Kala-azar in HIV co-infection: HIV-VL co-infection is increasingly recognised; HIV impairs the cell-mediated immunity needed to control Leishmania → higher treatment failure rates, relapse rates >60%. Standard single-dose L-AmB may be insufficient — combination therapy (L-AmB + miltefosine) or secondary prophylaxis may be required. ART initiation is important — controlling HIV restores CMI. Miltefosine is preferred over antimonials in HIV-VL (less cardiotoxicity, oral route).

Amoebiasis vs Giardia (common clinical diagnostic challenge): Both present with diarrhoea after travel/contaminated water. Metronidazole covers both — but the dosing differs: Giardia: metronidazole 400mg TDS × 5 days OR tinidazole 2g single dose. Amoebic dysentery: metronidazole 750mg TDS × 7–10 days + diloxanide. Distinguishing features: Giardia = pale, greasy, foul-smelling, no blood (small intestine); amoebiasis = bloody mucoid stools (large intestine). Both treated with metronidazole/tinidazole.

Self-Assessment: Protozoal and Vector-Borne Diseases

Test your clinical pharmacology knowledge with these scenarios:

Scenario A: A 30-year-old woman in her second trimester of pregnancy develops P. falciparum malaria (blood film positive, parasitaemia 1.5%). She is conscious and tolerating oral medication. What is the drug of choice?

Discussion: In the second and third trimesters, artemether-lumefantrine (AL) is the WHO-recommended first-line treatment for uncomplicated P. falciparum malaria. ACTs are safe and effective in the 2nd and 3rd trimesters. Quinine + clindamycin is reserved for the first trimester (when AL is not first-line). For severe malaria in any trimester: IV artesunate is used despite first-trimester caution (risk-benefit strongly favours treatment). Primaquine is NOT used in pregnancy (no hypnozoites in P. falciparum; and primaquine is contraindicated in pregnancy for vivax radical cure due to fetal G6PD haemolysis risk).

Scenario B: A 45-year-old man from Bihar presents with 3 months of low-grade fever, progressive abdominal distension (hepatosplenomegaly), cachexia, and pancytopenia. rK39 rapid test for kala-azar is positive. He has no prior treatment history. What is the treatment of choice and its mechanism?
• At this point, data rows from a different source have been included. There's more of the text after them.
**config.mk**
```make
export PLATFORM = sky130hd
export DESIGN_NAME = game_sequencer
export DESIGN_NICKNAME = d
export VERILOG_FILES = /design/src/rtl/game_sequencer.sv
export SDC_FILE = /design/constraint.sdc
export NUM_CORES = 1
export LEC_CHECK = 0
export ABC_AREA = 1
export CORE_UTILIZATION = 51
export DETAILED_ROUTE_END_ITERATION = 6
export GPL_TIMING_DRIVEN = 0
export PLACE_DENSITY = 0.85
export SYNTH_ARGS = -nofsm -noshare
export SYNTH_HDL_FRONTEND = slang
export SYNTH_SLANG_ARGS = --single-unit
```
**constraint.sdc**
```tcl
create_clock -name Clk100M -period 2.04 [get_ports Clk100M]
set_input_delay 0.612 -clock Clk100M [delete_from_list [all_inputs] [get_ports Clk100M]]
set_output_delay 0.612 -clock Clk100M [all_outputs]
set_load 0.03 [all_outputs]
```
**src/rtl/game_sequencer.sv**
```systemverilog
// game_sequencer: level/phase timer for a multi-player counting game.
// In: Clk100M, reset (sync, active-low), tick1Hz, start, userUp/userDown
// per player, magicCount. Out: phase, curLevel, secsLeft, genStart/genStop,
// userCount (packed per player), alive, levelDone, win, lose (all registered).
module game_sequencer #(
  parameter int NUM_PLAYERS = 2,
  parameter int COUNT_W     = 8,
  parameter int LEVEL_W     = 4,
  parameter int MAX_LEVEL   = 9,
  parameter int PRELIM_SECS = 3,
  parameter int GAME_SECS   = 10,
  parameter int ANSWER_SECS = 5,
  parameter int POST_SECS   = 3,
  parameter int TOLERANCE   = 0
) (
  input  logic                           Clk100M,
  input  logic                           reset,
  input  logic                           tick1Hz,
  input  logic                           start,
  input  logic [NUM_PLAYERS-1:0]         userUp,
  input  logic [NUM_PLAYERS-1:0]         userDown,
  input  logic [COUNT_W-1:0]             magicCount,
  output logic [2:0]                     phase,
  output logic [LEVEL_W-1:0]             curLevel,
  output logic [7:0]                     secsLeft,
  output logic                           genStart,
  output logic                           genStop,
  output logic [NUM_PLAYERS*COUNT_W-1:0] userCount,
  output logic [NUM_PLAYERS-1:0]         alive,
  output logic                           levelDone,
  output logic                           win,
  output logic                           lose
);

  typedef enum logic [2:0] {
    IDLE   = 3'd0,
    PRELIM = 3'd1,
    GAME   = 3'd2,
    ANSWER = 3'd3,
    POST   = 3'd4,
    OVER   = 3'd5
  } stateT;

  localparam logic [7:0] prelimS = 8'(PRELIM_SECS);
  localparam logic [7:0] gameS   = 8'(GAME_SECS);
  localparam logic [7:0] answerS = 8'(ANSWER_SECS);
  localparam logic [7:0] postS   = 8'(POST_SECS);
  localparam logic [COUNT_W:0] tol = (COUNT_W+1)'(TOLERANCE);
  localparam logic [LEVEL_W-1:0] lastLvl = LEVEL_W'(MAX_LEVEL);
  localparam logic [COUNT_W-1:0] cntMax = '1;

  stateT state;
  logic [COUNT_W-1:0] magicLatch;
  logic timed;
  logic expire;

  assign phase  = state;
  assign timed  = (state == PRELIM) || (state == GAME) ||
                  (state == ANSWER) || (state == POST);
  assign expire = timed && tick1Hz && (secsLeft == 8'd1);

  function automatic logic [COUNT_W-1:0] stepCount(
    input logic [COUNT_W-1:0] c,
    input logic               u,
    input logic               d
  );
    logic [COUNT_W-1:0] r;
    r = c;
    if (u && !d && c != cntMax)
      r = c + COUNT_W'(1);
    else if (d && !u && c != '0)
      r = c - COUNT_W'(1);
    return r;
  endfunction

  // Distance taken one bit wider so the unsigned subtract cannot wrap.
  function automatic logic missed(
    input logic [COUNT_W-1:0] c,
    input logic [COUNT_W-1:0] m
  );
    logic [COUNT_W:0] a;
    logic [COUNT_W:0] b;
    logic [COUNT_W:0] diff;
    a    = {1'b0, c};
    b    = {1'b0, m};
    diff = (a >= b) ? a - b : b - a;
    return diff > tol;
  endfunction

  always_ff @(posedge Clk100M) begin
    if (!reset) begin
      state      <= IDLE;
      curLevel   <= LEVEL_W'(1);
      secsLeft   <= '0;
      userCount  <= '0;
      alive      <= '1;
      genStart   <= 1'b0;
      genStop    <= 1'b0;
      levelDone  <= 1'b0;
      win        <= 1'b0;
      lose       <= 1'b0;
      magicLatch <= '0;
    end else begin
      genStart  <= 1'b0;
      genStop   <= 1'b0;
      levelDone <= 1'b0;
      if (genStop)
        magicLatch <= magicCount;
      if (state == GAME || state == ANSWER)
        for (int i = 0; i < NUM_PLAYERS; i++)
          if (alive[i])
            userCount[i*COUNT_W +: COUNT_W] <= stepCount(
              userCount[i*COUNT_W +: COUNT_W], userUp[i], userDown[i]);
      if (timed && tick1Hz && !expire)
        secsLeft <= secsLeft - 8'd1;
      unique case (state)
        IDLE, OVER: begin
          if (start) begin
            state     <= PRELIM;
            secsLeft  <= prelimS;
            curLevel  <= LEVEL_W'(1);
            alive     <= '1;
            win       <= 1'b0;
            lose      <= 1'b0;
            userCount <= '0;
          end
        end
        PRELIM: begin
          if (expire) begin
            state     <= GAME;
            secsLeft  <= gameS;
            genStart  <= 1'b1;
            userCount <= '0;
          end
        end
        GAME: begin
          if (expire) begin
            state    <= ANSWER;
            secsLeft <= answerS;
            genStop  <= 1'b1;
          end
        end
        ANSWER: begin
          if (expire) begin
            state    <= POST;
            secsLeft <= postS;
            for (int i = 0; i < NUM_PLAYERS; i++)
              if (missed(userCount[i*COUNT_W +: COUNT_W], magicLatch))
                alive[i] <= 1'b0;
          end
        end
        POST: begin
          if (expire) begin
            if (alive == '0) begin
              state    <= OVER;
              secsLeft <= '0;
              lose     <= 1'b1;
            end else if (curLevel == lastLvl) begin
              state    <= OVER;
              secsLeft <= '0;
              win      <= 1'b1;
            end else begin
              state     <= PRELIM;
              secsLeft  <= prelimS;
              curLevel  <= curLevel + LEVEL_W'(1);
              levelDone <= 1'b1;
            end
          end
        end
        default: state <= IDLE;
      endcase
    end
  end

endmodule

```
==> run_results.csv, run 1 <==
group,metric,value,unit
timing,fmax,497,MHz
floorplan,core_area,7850,um^2
clock_network,clock_latency,0.31,ns
global_route,grt.met1_usage,34.8,%
route,first_pass_iters,5,
floorplan,initial_utilization,53.6,%
global_route,antenna_found_initial,0,
min_path,hold_class,"register to register",
clock_network,clock-sinks,46,
synthesis,async_reset_ff_share,0,%
job,maxCapViolCount,0,
global_route,grt_overflow,0,
pwr,vdd_drop_max,1080,uV
floorplan,die_h,92.8,um
setup_path,path_class,"register to primary output",
setup_path,reg2reg_depth,15,
timing,slew_headroom,61.2,%
synthesis,syn_area,4210,um^2
synthesis,synth_edf_count,0,
clock_network,cts_hold_buf,0,
route,routedWlPerCell,15.5,um
synthesis,synth-seq-cells,46,
layout,final_cell_mix,"nand2_1 (179), inv_1 (85), nor2_1 (74), nand3_1 (46), a21oi_1 (36)",
synthesis,ys_types,37,
synthesis,seq_area_frac_synth,21.9,%
layout,nFillCells,654,
synthesis,synthCells,701,
layout,final_common_cell,"nand2_1",
setup_path,worstPathRequired,1.43,ns
global_route,grt_max_degree,15,
layout,finalInstanceArea,5570,um^2
setup_path,end_kind,"primary output",
route,drc,0,
floorplan,ios,54,
global_route,grt_usage,29.3,%
layout,num_antenna_cells,0,
timing,min_period,2.01,ns
layout,syn2layout_area_growth,32.5,%
floorplan,dieArea,8610,um^2
global_route,grt_pass1_wl,20300,um
setup_path,slowest_delay,0.69,ns
synthesis,netlist.area_leader.share,21.9,%
timing,finalHoldViolCount,0,
pwr,powerDensity,1150,nW/um^2
synthesis,synthFlopType,"dfxtp_1",
synthesis,synth_area_leaders,"dfxtp_1 (22%), nand2_1 (18%), ha_1 (12%)",
floorplan,die_w,92.8,um
global_route,grt_use_met2,52.1,%
clock_network,cts_tree,"yes",
synthesis,syn_avg_cell_area,6.00,um^2
layout,nets,833,
setup_path,crit_fanout,5,
run_status,status,"completed",
setup_path,reg2reg_from,"userCount[3]",
timing,period_share,98.6,%
clock_network,cts_buffer_depth,2,
setup_path,cp_num_buf_inv,1,
route,drt.antenna.violating_nets,0,
setup_path,rr_endpoint,"alive[0]",
layout,instances_no_fill,880,
clock_network,cts-htree-levels,2,
place,place_congestion,0.939,
clock_network,path_clk_slew,0.09,ns
global_route,grt_pass1_vias,4415,
route,via_per_inst,5.68,
synthesis,synth_fp_nets,757,
setup_path,cp-start-kind,"register",
pwr,power_leakage,0.00281,uW
synthesis,yosysWarnings,0,
setup_path,crit_start,"userCount[6]",
place,port_buffers,53,
clock_network,cts_buffers,5,
setup_path,cp.depth,1,
clock_network,cts_root_buf,"clkbuf_8",
route,vias,4997,
layout,drive_gt1_share,21.0,%
timing,clock_skew,0.0105,ns
timing,worstMarginPinSlew,0.575,ns
setup_path,cp_slowest_cell,"clkdlybuf4s50_1",
setup_path,crit_chain,"clkdlybuf4s50_1",
place,dp_hpwl,9570,um
route,drt-total-wl,13600,um
setup_path,crit_path_end,"userCount[6]",
setup_path,rrSetupSlack,0.09,ns
place,dp_cells,856,
place,dpl_cell_area,4870,um^2
synthesis,synth_top_area_cell,"dfxtp_1",
global_route,grt-busiest-layer,"met2",
timing,slew_violations,0,
setup_path,critical_path.top_delay_family,"buffers and inverters",
global_route,grt_use_met3,4.43,%
floorplan,row_count,32,
timing,setup_viol,0,
route,drtIter0Drc,266,
setup_path,cp_data_arrival_time,1.40,ns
Discussion: Liposomal Amphotericin B (L-AmB) 10mg/kg single IV dose — the national standard for visceral leishmaniasis in India. Mechanism: L-AmB is preferentially phagocytosed by macrophages in the reticuloendothelial system (liver, spleen, bone marrow) — the exact intracellular niche where L. donovani amastigotes reside. Amphotericin B binds leishmanial ergosterol, forming membrane pores → ion leak → parasite death. Liposomal formulation dramatically reduces nephrotoxicity vs conventional amphotericin B. Monitor: infusion reactions (pre-medicate), RFT, electrolytes. Expected: fever resolution in 5–7 days, splenic regression over weeks.

Scenario C: During your rural posting, you screen 50 children in a Bihar village for G6PD deficiency before a filariasis MDA programme that includes primaquine. Eight children (16%) test G6PD deficient. Can the MDA proceed? What drug combinations are safe for G6PD-deficient children?

Discussion: The standard 2-drug MDA for LF is DEC + albendazole (in areas without onchocerciasis). DEC does not cause haemolysis in G6PD-deficient individuals (unlike primaquine and dapsone — it does NOT generate oxidative stress in red cells). Ivermectin + albendazole is also safe in G6PD deficiency. However, note: the newer triple-drug MDA includes ivermectin + DEC + albendazole (NO primaquine). MDA for filariasis does NOT include primaquine — primaquine is used for P. vivax radical cure, not filariasis. The G6PD-deficient children can safely receive the standard filariasis MDA.